TASK TO CARRY OUT: Only one stretch of the data below is wanted: the lines from the one with "acts as ninth" through the one with "o_t2_ext_irq <= st_nxt.exf & st_nxt.exen;", repeated exactly.

[Saved data entries]
### src/pkg/sba_pkg.sv
// package: constants for the serial baud select and address match block
package sba_pkg;
	// ****************************************************************
	// register map (word offsets, not byte addresses)
	// ****************************************************************
	localparam logic [3:0] ADDR_SADR = 4'h0;   // slave_address_reg
	localparam logic [3:0] ADDR_SMSK = 4'h1;   // slave_address_mask_reg
	localparam logic [3:0] ADDR_CTRL = 4'h2;   // serial control
	localparam logic [3:0] ADDR_T2CN = 4'h3;   // t2_control_reg
	localparam logic [3:0] ADDR_T2RL = 4'h4;   // t2 reload pair
	localparam logic [3:0] ADDR_T2CT = 4'h5;   // t2 count pair
	localparam logic [3:0] ADDR_T1OV = 4'h6;   // not decoded by the block, reads return zero
	// ****************************************************************
	// field positions
	// ****************************************************************
	localparam int CTRL_MODE_LO = 0;  // serial mode, 2 bits
	localparam int CTRL_DBL = 2;      // baud_doubler_bit
	localparam int CTRL_MPE = 3;      // multiproc_enable
	localparam int CTRL_DONE = 4;     // receive_done_flag, write zero clears
	localparam int T2_RUN = 0;        // t2_run_bit
	localparam int T2_CTR = 1;        // t2_counter_select
	localparam int T2_RXSEL = 2;      // rx_clock_select
	localparam int T2_TXSEL = 3;      // tx_clock_select
	localparam int T2_EXEN = 4;       // t2_external_enable
	localparam int T2_EXF = 5;        // t2_external_flag
	localparam int T2_OVF = 6;        // t2_overflow_flag
	// ****************************************************************
	// reset values and divider figures
	// ****************************************************************
	localparam logic [7:0] ADDR_RST = 8'h00;
	localparam logic [7:0] MODE0_DIV = 8'h0c;    // fosc / 12
	localparam logic [7:0] MODE2_DIV = 8'h40;    // fosc / 64
	localparam logic [7:0] T1_DIV = 8'h20;       // t1 overflow / 32
	localparam logic [7:0] T2_DIV = 8'h10;       // t2 overflow / 16
	localparam logic [7:0] STATE_DIV = 8'h02;    // one state time = 2 fosc
	localparam logic [15:0] T2_TOP = 16'hffff;   // timer 2 count just before rollover
	localparam logic [31:0] RD_UNMAPPED = 32'h0000_0000;
	// serial modes
	typedef enum logic [1:0] {
		SBA_SHIFT = 2'b00,
		SBA_ASYNC8 = 2'b01,
		SBA_FIXED9 = 2'b10,
		SBA_TIMED9 = 2'b11
	} sba_mode_e;
endpackage

### src/rtl/sba_rate_div.sv
// module: one direction's rate tick divider
`timescale 1ns/1ps
`default_nettype none
module sba_rate_div (
	// clock and reset
	input wire logic i_clk,
	input wire logic i_rst_n,
	// source tick and divide ratio
	input wire logic i_src,
	input wire logic [7:0] i_div,
	// output tick
	output logic o_tick
);
	// ****************************************************************
	// state
	// ****************************************************************
	typedef struct packed {
		logic [7:0] cnt;  // source pulses seen
		logic tick;       // registered rate tick
	} sba_div_s;
	sba_div_s st_r;
	sba_div_s st_nxt;

	// count source pulses, tick once per ratio
	always_comb begin
		st_nxt = st_r;
		st_nxt.tick = 1'b0;
		if (i_src) begin
			// wrap at ratio minus one
			if (st_r.cnt >= i_div - 8'h01) begin
				st_nxt.cnt = 8'h00;
				st_nxt.tick = 1'b1;
			end else begin
				st_nxt.cnt = st_r.cnt + 8'h01;
			end
		end
	end

	// register state
	always_ff @(posedge i_clk or negedge i_rst_n) begin
		if (!i_rst_n) begin
			st_r <= '0;
		end else begin
			st_r <= st_nxt;
		end
	end

	assign o_tick = st_r.tick;
endmodule // sba_rate_div
`default_nettype wire

### src/rtl/sba_top.sv
// module: serial baud select, timer 2 baud generator and address match
// Function
// RULE_01 - broadcast address is address OR mask
// RULE_02 - reset clears address and mask to zero
// RULE_03 - shift mode rate is oscillator over twelve
// RULE_04 - fixed nine-bit mode: fosc/64, doubler doubles
// RULE_05 - timer 1 default source, overflow/32, doubled
// RULE_06 - independent transmit and receive rate clocks
// RULE_07 - software sets timer 1 auto-reload mode
// RULE_08 - software reloads 16-bit timer for slow rates
// RULE_09 - software disables timer 1 interrupt, picks mode
// RULE_10 - clock select bits pick timer 2 or 1
// RULE_11 - high byte rollover reloads both count bytes
// RULE_12 - timer 2 rate is overflow over sixteen
// RULE_13 - select bits force baud mode, no overflow flag
// RULE_14 - external edge sets flag, no reload
// RULE_15 - timer 2 counts every two oscillator periods
// RULE_16 - software stops timer 2 before access
// RULE_17 - software avoids count and reload writes running
// RULE_18 - software picks timer or counter operation
// RULE_19 - given address masks don't-care bits
// RULE_20 - multiproc mode drops data frames, flags matches
// RULE_21 - ten-bit mode uses stop bit as ninth
// RULE_22 - match given or broadcast address
//
// The implementer's own choices: the Avalon-MM register port and the placing of the registers.
`timescale 1ns/1ps
`default_nettype none
module sba_top (
	// clock and reset
	input wire logic i_clk,
	input wire logic i_rstn,
	// avalon-mm slave
	input wire logic [3:0] i_avs_address,
	input wire logic i_avs_read,
	input wire logic i_avs_write,
	input wire logic [31:0] i_avs_writedata,
	output logic [31:0] o_avs_readdata,
	output logic o_avs_waitrequest,
	// timer 1 overflow pulse and timer 2 pins
	input wire logic i_t1_overflow,
	input wire logic i_t2_count_pin,
	input wire logic i_t2_external_input,
	// received frame from the shifter
	input wire logic i_rx_frame_done,
	input wire logic [7:0] i_rx_byte,
	input wire logic i_rx_bit9,
	input wire logic i_rx_stop_ok,
	// outputs
	output logic o_tx_tick,
	output logic o_rx_tick,
	output logic o_receive_done_flag,
	output logic o_t2_ext_irq
);
	// ****************************************************************
	// reset synchroniser
	// ****************************************************************
	logic rst_meta_r;
	logic rst_n_r;
	// release through two flops; meta flop feeds only the second one
	always_ff @(posedge i_clk or negedge i_rstn) begin
		if (!i_rstn) begin
			rst_meta_r <= 1'b0;
			rst_n_r <= 1'b0;
		end else begin
			rst_meta_r <= 1'b1;
			rst_n_r <= rst_meta_r;
		end
	end

	// ****************************************************************
	// state
	// ****************************************************************
	typedef struct packed {
		logic [7:0] slave_address_reg;     // slave_address_reg
		logic [7:0] smask;     // slave_address_mask_reg
		logic [1:0] mode;      // serial mode
		logic dbl;             // baud_doubler_bit
		logic mpe;             // multiproc_enable
		logic run;             // t2_run_bit
		logic ctr;             // t2_counter_select
		logic rxsel;           // rx_clock_select
		logic txsel;           // tx_clock_select
		logic exen;            // t2_external_enable
		logic exf;             // t2_external_flag
		logic ovf;             // t2_overflow_flag
		logic [15:0] reload;   // t2_reload_high/low
		logic [15:0] count;    // t2_count_high/low
		logic state_ph;        // state time phase
		logic pin_d;           // count pin delayed
		logic ext_d;           // external input delayed
		logic t2_ovp;          // timer 2 overflow pulse
		logic rdone;           // receive_done_flag
		logic [31:0] rdata;    // bus read data
		logic wait_n;          // answer phase
	} sba_st_s;
	sba_st_s st_r;
	sba_st_s st_nxt;

	// ****************************************************************
	// rate sources
	// ****************************************************************
	logic t2_inc;       // timer 2 increment this cycle
	logic st_tick;      // one state time elapsed
	logic fosc_tick;    // every oscillator cycle
	logic tx_src;
	logic rx_src;
	logic [7:0] tx_div;
	logic [7:0] rx_div;
	logic [7:0] t1_ratio;
	logic [7:0] m2_ratio;
	logic tx_tick_w;
	logic rx_tick_w;
	logic [7:0] given_care;
	logic given_hit;
	logic bcast_hit;
	logic [7:0] bcast_addr;
	logic acc;

	assign fosc_tick = 1'b1;
	// RULE_15 state time tick
	assign st_tick = st_r.state_ph;
	// RULE_18 timer or counter source
	assign t2_inc = st_r.run & (st_r.ctr ? (st_r.pin_d & ~i_t2_count_pin) : st_tick);
	// RULE_05 doubler halves ratio
	assign t1_ratio = st_r.dbl ? (sba_pkg::T1_DIV >> 1) : sba_pkg::T1_DIV;
	// RULE_04 mode 2 ratio
	assign m2_ratio = st_r.dbl ? (sba_pkg::MODE2_DIV >> 1) : sba_pkg::MODE2_DIV;

	// pick sources per direction
	always_comb begin
		tx_src = i_t1_overflow;
		rx_src = i_t1_overflow;
		tx_div = t1_ratio;
		rx_div = t1_ratio;
		case (sba_pkg::sba_mode_e'(st_r.mode))
			// RULE_03 fixed shift rate
			sba_pkg::SBA_SHIFT: begin
				tx_src = fosc_tick;
				rx_src = fosc_tick;
				tx_div = sba_pkg::MODE0_DIV;
				rx_div = sba_pkg::MODE0_DIV;
			end
			sba_pkg::SBA_FIXED9: begin
				tx_src = fosc_tick;
				rx_src = fosc_tick;
				tx_div = m2_ratio;
				rx_div = m2_ratio;
			end
			sba_pkg::SBA_ASYNC8, sba_pkg::SBA_TIMED9: begin
				// RULE_10 per-direction timer choice
				if (st_r.txsel) begin
					tx_src = st_r.t2_ovp;
					// RULE_12 timer 2 over sixteen
					tx_div = sba_pkg::T2_DIV;
				end
				if (st_r.rxsel) begin
					rx_src = st_r.t2_ovp;
					rx_div = sba_pkg::T2_DIV;
				end
			end
			default: begin
				tx_src = 1'b0;
				rx_src = 1'b0;
			end
		endcase
	end

	// RULE_06 independent dividers
	sba_rate_div u_tx_div (
		.i_clk(i_clk),
		.i_rst_n(rst_n_r),
		.i_src(tx_src),
		.i_div(tx_div),
		.o_tick(tx_tick_w)
	);
	sba_rate_div u_rx_div (
		.i_clk(i_clk),
		.i_rst_n(rst_n_r),
		.i_src(rx_src),
		.i_div(rx_div),
		.o_tick(rx_tick_w)
	);

	// ****************************************************************
	// address recognition
	// ****************************************************************
	// RULE_19 given address care bits
	assign given_care = st_r.smask;
	assign given_hit = ((i_rx_byte ^ st_r.slave_address_reg) & given_care) == 8'h00;
	// RULE_01 broadcast is or of address and mask
	assign bcast_addr = st_r.slave_address_reg | st_r.smask;
	// zeros of the broadcast are don't-care, so only its ones must match
	assign bcast_hit = ((~i_rx_byte) & bcast_addr) == 8'h00;
	assign acc = i_avs_read | i_avs_write;

	// ****************************************************************
	// next state
	// ****************************************************************
	always_comb begin
		st_nxt = st_r;
		st_nxt.state_ph = ~st_r.state_ph;
		st_nxt.pin_d = i_t2_count_pin;
		st_nxt.ext_d = i_t2_external_input;
		st_nxt.t2_ovp = 1'b0;
		// timer 2 counting
		if (t2_inc) begin
			if (st_r.count == sba_pkg::T2_TOP) begin
				// RULE_11 reload both bytes
				st_nxt.count = st_r.reload;
				if (st_r.rxsel | st_r.txsel) begin
					st_nxt.t2_ovp = 1'b1;
				end else begin
					// RULE_13 overflow flag only outside baud mode
					st_nxt.ovf = 1'b1;
				end
			end else begin
				st_nxt.count = st_r.count + 16'h0001;
			end
		end
		// bus: one wait cycle, answer on the second
		st_nxt.wait_n = acc & ~st_r.wait_n;
		if (acc && !st_r.wait_n) begin
			st_nxt.rdata = sba_pkg::RD_UNMAPPED;
			if (i_avs_read) begin
				case (i_avs_address)
					sba_pkg::ADDR_SADR: st_nxt.rdata = {24'h000000, st_r.slave_address_reg};
					sba_pkg::ADDR_SMSK: st_nxt.rdata = {24'h000000, st_r.smask};
					sba_pkg::ADDR_CTRL: st_nxt.rdata = {27'h0, st_r.rdone, st_r.mpe,
						st_r.dbl, st_r.mode};
					sba_pkg::ADDR_T2CN: st_nxt.rdata = {25'h0, st_r.ovf, st_r.exf, st_r.exen,
						st_r.txsel, st_r.rxsel, st_r.ctr, st_r.run};
					sba_pkg::ADDR_T2RL: st_nxt.rdata = {16'h0000, st_r.reload};
					sba_pkg::ADDR_T2CT: st_nxt.rdata = {16'h0000, st_r.count};
					default: st_nxt.rdata = sba_pkg::RD_UNMAPPED;
				endcase
			end
		end
		// a write lands only at the edge where the master sees waitrequest low
		if (i_avs_write && st_r.wait_n) begin
			case (i_avs_address)
				sba_pkg::ADDR_SADR: st_nxt.slave_address_reg = i_avs_writedata[7:0];
				sba_pkg::ADDR_SMSK: st_nxt.smask = i_avs_writedata[7:0];
				sba_pkg::ADDR_CTRL: begin
					st_nxt.mode = i_avs_writedata[sba_pkg::CTRL_MODE_LO +: 2];
					st_nxt.dbl = i_avs_writedata[sba_pkg::CTRL_DBL];
					st_nxt.mpe = i_avs_writedata[sba_pkg::CTRL_MPE];
					// writing zero to the done bit clears the flag
					if (!i_avs_writedata[sba_pkg::CTRL_DONE]) begin
						st_nxt.rdone = 1'b0;
					end
				end
				sba_pkg::ADDR_T2CN: begin
					st_nxt.run = i_avs_writedata[sba_pkg::T2_RUN];
					st_nxt.ctr = i_avs_writedata[sba_pkg::T2_CTR];
					st_nxt.rxsel = i_avs_writedata[sba_pkg::T2_RXSEL];
					st_nxt.txsel = i_avs_writedata[sba_pkg::T2_TXSEL];
					st_nxt.exen = i_avs_writedata[sba_pkg::T2_EXEN];
					// flags clear by writing zero
					if (!i_avs_writedata[sba_pkg::T2_EXF]) begin
						st_nxt.exf = 1'b0;
					end
					if (!i_avs_writedata[sba_pkg::T2_OVF]) begin
						st_nxt.ovf = 1'b0;
					end
				end
				// RULE_16 software stops timer first; no guard here
				sba_pkg::ADDR_T2RL: st_nxt.reload = i_avs_writedata[15:0];
				sba_pkg::ADDR_T2CT: st_nxt.count = i_avs_writedata[15:0];
				default: st_nxt.rdone = st_r.rdone;
			endcase
		end
		// hardware sets after software clears: set wins
		if (t2_inc && st_r.count == sba_pkg::T2_TOP && !(st_r.rxsel | st_r.txsel)) begin
			st_nxt.ovf = 1'b1;
		end
		// RULE_14 external edge sets flag, never reloads
		if (st_r.ext_d && !i_t2_external_input) begin
			st_nxt.exf = 1'b1;
		end
		// frame acceptance
		if (i_rx_frame_done) begin
			if (!st_r.mpe || st_r.mode == sba_pkg::SBA_SHIFT) begin
				st_nxt.rdone = 1'b1;
			end else if (st_r.mode == sba_pkg::SBA_ASYNC8) begin
				// RULE_21 stop bit acts as ninth
				if (i_rx_stop_ok && (given_hit || bcast_hit)) begin
					st_nxt.rdone = 1'b1;
				end
			// RULE_20 drop data frames
			end else if (i_rx_bit9) begin
				// RULE_22 given or broadcast match
				if (given_hit || bcast_hit) begin
					st_nxt.rdone = 1'b1;
				end
			end
		end
	end

	// register state
	always_ff @(posedge i_clk or negedge rst_n_r) begin
		if (!rst_n_r) begin
			st_r <= '0;
			// RULE_02 addresses cleared
			st_r.slave_address_reg <= sba_pkg::ADDR_RST;
			st_r.smask <= sba_pkg::ADDR_RST;
		end else begin
			st_r <= st_nxt;
		end
	end

	// registered outputs
	always_ff @(posedge i_clk or negedge rst_n_r) begin
		if (!rst_n_r) begin
			o_tx_tick <= 1'b0;
			o_rx_tick <= 1'b0;
			o_receive_done_flag <= 1'b0;
			o_t2_ext_irq <= 1'b0;
			o_avs_readdata <= sba_pkg::RD_UNMAPPED;
			o_avs_waitrequest <= 1'b1;
		end else begin
			o_tx_tick <= tx_tick_w;
			o_rx_tick <= rx_tick_w;
			o_receive_done_flag <= st_nxt.rdone;
			o_t2_ext_irq <= st_nxt.exf & st_nxt.exen;
			o_avs_readdata <= st_nxt.rdata;
			o_avs_waitrequest <= ~st_nxt.wait_n;
		end
	end
endmodule // sba_top
`default_nettype wire

### config.mk
export PLATFORM = sky130hd
export DESIGN_NAME = sba_top
export DESIGN_NICKNAME = d
export VERILOG_FILES = /design/src/pkg/sba_pkg.sv /design/src/rtl/sba_rate_div.sv /design/src/rtl/sba_top.sv
export SDC_FILE = /design/constraint.sdc
export NUM_CORES = 1
export LEC_CHECK = 0
export BUFFER_PORTS_ARGS = -buffer_cell sky130_fd_sc_hd__buf_4
export CORE_ASPECT_RATIO = 0.9
export CORE_UTILIZATION = 45
export CTS_BUF_LIST = sky130_fd_sc_hd__clkbuf_4 sky130_fd_sc_hd__clkbuf_8
export DETAILED_ROUTE_END_ITERATION = 16
export PLACE_DENSITY = 0.68
export SYNTH_ARGS = -nofsm -noshare
export SYNTH_HDL_FRONTEND = slang
export SYNTH_HIERARCHICAL = 1
export SYNTH_SLANG_ARGS = --single-unit
### constraint.sdc
create_clock -name i_clk -period 3.1 [get_ports i_clk]
set_input_delay 0.465 -clock i_clk [delete_from_list [all_inputs] [get_ports i_clk]]
set_output_delay 0.465 -clock i_clk [all_outputs]
set_load 0.05 [all_outputs]
Word-level counts from Yosys, hierarchy flattened. Cells that the tools add are included. W data, S select, Z words.

Bits in registers: 121. Bits in latches: 0. RAM bits: 0. Memory bits (read-only): 0. Output and inout bits: 37. Memories: 0.

Add/sub/neg operators: 5. $mul: 0. Div/mod/pow operators: 0. Order comparisons: 2. Eq/ne operators: 9. Shifts and indexed selects: 0. Muxes and demuxes: 44. Bitwise operators: 15. Reductions and logical operators: 23.

Operators with widths (count): $pmux W16 S6 (1); $mux W16 (5); $pmux W8 S3 (2); $mux W35 (1); $mux W1 (26); $mux W6 (3); $add A16 B1 Y16 const B (1); $add A8 B1 Y8 const B (2); $and A8 B8 Y8 (2); $eq A16 B16 Y1 const B (1); $ge A8 B8 Y1 (2); $logic_not A8 Y1 (2); $mux W8 (2); $sub A8 B1 Y8 const B (2); $reduce_and A2 Y1 (5); $eq A4 B2 Y1 const B (2); $eq A4 B3 Y1 const B (2); $not A8 Y8 (1); $or A8 B8 Y8 (1); $xor A8 B8 Y8 (1); $mux W7 (1); $logic_and A1 B1 Y1 (6); $and A1 B1 Y1 (4); $eq A2 B2 Y1 const B (2); 11 further kinds (21).

Depth between registers and ports, before layout.
Word-level depth: 10. Gate-level depth with buffers: 12. Mapped depth without buffers: 11.

Cells and area by module. The synthesis kept the hierarchy.

Modules (own cells, without submodules): sba_top (instances 1, cells an instance 443, area each 4840.9 sq um, sequential area each 2178.3 sq um); sba_rate_div (u_rx_div) (instances 1, cells an instance 90, area each 849.6 sq um, sequential area each 225.2 sq um); sba_rate_div (u_tx_div) (instances 1, cells an instance 85, area each 772.0 sq um, sequential area each 225.2 sq um).

Least setup slack after synthesis. No wires, ideal clock.

Kind: register to register. Start point: reg st_r[79] (netlist name). End point: reg u_rx_div.st_r, in the netlist u_rx_div/o_tick. Setup time: 120 ps. Data arrival time: 2780 ps. Data required time: 2980 ps. Path slack: 200 ps. Cell stages (with the launch flop): 11. Buffers on the path: 1. Period minus slack after synthesis: 2900 ps. Cells stage by stage: dfrtp_1 > clkbuf_1 > nor2_1 > nor2_1 > nor4b_1 > xnor2_1 > ha_1 > a21o_1 > a21oi_1 > o21ai_4 > and2_2.

RTL lines: start, declared (line sba_top.sv:97) `sba_st_s st_r;`; start signal, assigned (line sba_top.sv:308) `st_r <= st_nxt;`; end signal, assigned (line sba_rate_div.sv:44) `st_r <= st_nxt;`; end, declared (line sba_rate_div.sv:21) `sba_div_s st_r;`.

Worst setup path after layout.
Start point: reg st_r[78] (netlist name). End point: reg u_tx_div/st_r[3] (netlist name).

Cells in the longest elaborated chain, start to end: 6. Elaborated cells between the ends (all ways): 7. Classes of those cells: add/sub: 1; order compare: 1; mux: 5.

Ends and longest elaborated chain: $mux W6 (line sba_top.sv:126) `assign t1_ratio = st_r.dbl ? (sba_pkg::T1_DIV >> 1) : sba_pkg::T1_DIV;`; $mux W6 (line sba_top.sv:152) `if (st_r.txsel) begin`; $pmux W8 S3 (*) (line sba_top.sv:136) `case (sba_pkg::sba_mode_e'(st_r.mode))`; net tx_div[5] (line sba_top.sv:108) `logic [7:0] tx_div;`; $sub A8 B1 Y8 (*) (line sba_rate_div.sv:30) `if (st_r.cnt >= i_div - 8'h01) begin`; $ge A8 B8 Y1 (*) (line sba_rate_div.sv:30); $mux W8 (*) (line sba_rate_div.sv:30); end signal, assigned (line sba_rate_div.sv:44); end, declared (line sba_rate_div.sv:21).

Mark *: on every way through the listed nets, which the timed path passes. The rest lies on a longest branch. The select of a mux whose other input is x is not followed. A chain may end at the register's enable or synchronous reset.

==> run metrics <==
most common cell after layout, fill and taps aside=dfrtp_1; critical path required time=3400 ps; Total Nets Final=752; Worst-path clk slew=110 ps; WL final=14.1 mm; ranking of synthesized cells by area=dfrtp_1, mux2_2, buf_4; Max Fclk=348 MHz; final worst slack=229 ps; Core Area=14000 µm²; CTS max path bufs=2; Synth Cell Area=6460 µm²; DIE WIDTH=128 µm; fin crit period=2870 ps; DIE HEIGHT=116 µm; antenna-violating nets left=0; Die Area=14800 µm²; DRC Markers=2; area leader, netlist=dfrtp_1; Clock Latency Late Sink=390 ps; Fin Clk Skew=11.4 ps; sequential share of the synthesized area=40.7%; DR iter-0 viols=302; busiest layer in global routing=met2; area grow syn2layout=11.4%; Async S/R FF share, synth=100%; Clk Tree Root Cell=clkbuf_8; Slew @ Worst Pin=721 ps; number of port buffers=58; max_cap viols=0; largest net degree at the start of global routing=55; 1st-pass router iterations=11; violated checks=DRC; Remaining Overflow, GRT=0; first-pass GRT wire length=23.8 mm; Slew Limit Fails=0; max_slew headroom=51.9%; number of global-route vias before repair=4751; maximum vdd drop=0.326 mV; commonest cells after routing, fill and taps aside=dfrtp_1, buf_4, nand2_1, conb_1, mux2_2; Crit Path Max Fanout=7; Hold Crit Class=in2reg; crit end category=register; # clock sinks=105; Final Hold Viols=0; initial antenna violation count=0; CTS buffer count=9; DP Wirelength=10.3 mm; met1 track demand over resource=25.7%; Vias=4865; Overall Global Routing Usage=20.7%; GP Congestion=0.900; syn_area_per_cell=10.5 µm²; RSZ-0062 raised after global routing=no; Final setup viols=0; status=complete, but fails checks; antenna cells=0; multi-input logic area=3480 µm²; Setup TNS=0 ps; share of cells above drive strength 1=23.5%; met2 global-route usage=36.0%; number of vias per cell=5.56; drt wl/cell=16.2 µm; Pwr Density=658 nW/µm²; synthesized flop and latch total=105; Initial Util=46.1%; DP Worst Slack=196 ps; # Post-CTS Setup Buffers=0; CTS tree=done; Synth Instances=618; Tcrit/Tclk final=92.6%; M3 GR Usage=4.62%; CP Class=reg2reg; Post-synth top flop=dfrtp_1; critical path startpoint category=register; FILL cells=1256; CP arrival=3170 ps; Synth top area share=40.3%; Post-synth EDFFs=0; LEAKAGE=3.28 nW; YS warnings=6; Yosys cell types=84; Rows=41; H-tree level count=3; sequential cell area=2630 µm²; # IOs=91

REPLY TO THE TASK:
				// RULE_21 stop bit acts as ninth
				if (i_rx_stop_ok && (given_hit || bcast_hit)) begin
					st_nxt.rdone = 1'b1;
				end
			// RULE_20 drop data frames
			end else if (i_rx_bit9) begin
				// RULE_22 given or broadcast match
				if (given_hit || bcast_hit) begin
					st_nxt.rdone = 1'b1;
				end
			end
		end
	end

	// register state
	always_ff @(posedge i_clk or negedge rst_n_r) begin
		if (!rst_n_r) begin
			st_r <= '0;
			// RULE_02 addresses cleared
			st_r.slave_address_reg <= sba_pkg::ADDR_RST;
			st_r.smask <= sba_pkg::ADDR_RST;
		end else begin
			st_r <= st_nxt;
		end
	end

	// registered outputs
	always_ff @(posedge i_clk or negedge rst_n_r) begin
		if (!rst_n_r) begin
			o_tx_tick <= 1'b0;
			o_rx_tick <= 1'b0;
			o_receive_done_flag <= 1'b0;
			o_t2_ext_irq <= 1'b0;
			o_avs_readdata <= sba_pkg::RD_UNMAPPED;
			o_avs_waitrequest <= 1'b1;
		end else begin
			o_tx_tick <= tx_tick_w;
			o_rx_tick <= rx_tick_w;
			o_receive_done_flag <= st_nxt.rdone;
			o_t2_ext_irq <= st_nxt.exf & st_nxt.exen;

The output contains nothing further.